Collected data entries:
`config.mk`:
```
export PLATFORM = sky130hd
export DESIGN_NAME = char_lane_tracker
export DESIGN_NICKNAME = d
export VERILOG_FILES = /design/src/rtl/char_lane_tracker_pkg.sv /design/src/rtl/char_lane_tracker_free_slot_finder.sv /design/src/rtl/char_lane_tracker.sv
export SDC_FILE = /design/constraint.sdc
export NUM_CORES = 1
export LEC_CHECK = 0
export BUFFER_PORTS_ARGS = -buffer_cell sky130_fd_sc_hd__buf_2
export CORE_MARGIN = 4
export CORE_UTILIZATION = 57
export DETAILED_ROUTE_END_ITERATION = 12
export GPL_TIMING_DRIVEN = 0
export HOLD_SLACK_MARGIN = 0.12
export PLACE_DENSITY_LB_ADDON = 0.08
export SLEW_MARGIN = 20
export SYNTH_ARGS = -nofsm -noshare
export SYNTH_HDL_FRONTEND = slang
export SYNTH_SLANG_ARGS = --single-unit
```
`constraint.sdc`:
```
create_clock -name clk -period 10 [get_ports clk]
set_input_delay 1.5 -clock clk [delete_from_list [all_inputs] [get_ports clk]]
set_output_delay 1.5 -clock clk [all_outputs]
set_load 0.01 [all_outputs]
```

PROBLEM TO SOLVE:
Please print out every entry again, exactly as it reads.

RESPONSE BELOW:
`config.mk`:
```
export PLATFORM = sky130hd
export DESIGN_NAME = char_lane_tracker
export DESIGN_NICKNAME = d
export VERILOG_FILES = /design/src/rtl/char_lane_tracker_pkg.sv /design/src/rtl/char_lane_tracker_free_slot_finder.sv /design/src/rtl/char_lane_tracker.sv
export SDC_FILE = /design/constraint.sdc
export NUM_CORES = 1
export LEC_CHECK = 0
export BUFFER_PORTS_ARGS = -buffer_cell sky130_fd_sc_hd__buf_2
export CORE_MARGIN = 4
export CORE_UTILIZATION = 57
export DETAILED_ROUTE_END_ITERATION = 12
export GPL_TIMING_DRIVEN = 0
export HOLD_SLACK_MARGIN = 0.12
export PLACE_DENSITY_LB_ADDON = 0.08
export SLEW_MARGIN = 20
export SYNTH_ARGS = -nofsm -noshare
export SYNTH_HDL_FRONTEND = slang
export SYNTH_SLANG_ARGS = --single-unit
```
`constraint.sdc`:
```
create_clock -name clk -period 10 [get_ports clk]
set_input_delay 1.5 -clock clk [delete_from_list [all_inputs] [get_ports clk]]
set_output_delay 1.5 -clock clk [all_outputs]
set_load 0.01 [all_outputs]
```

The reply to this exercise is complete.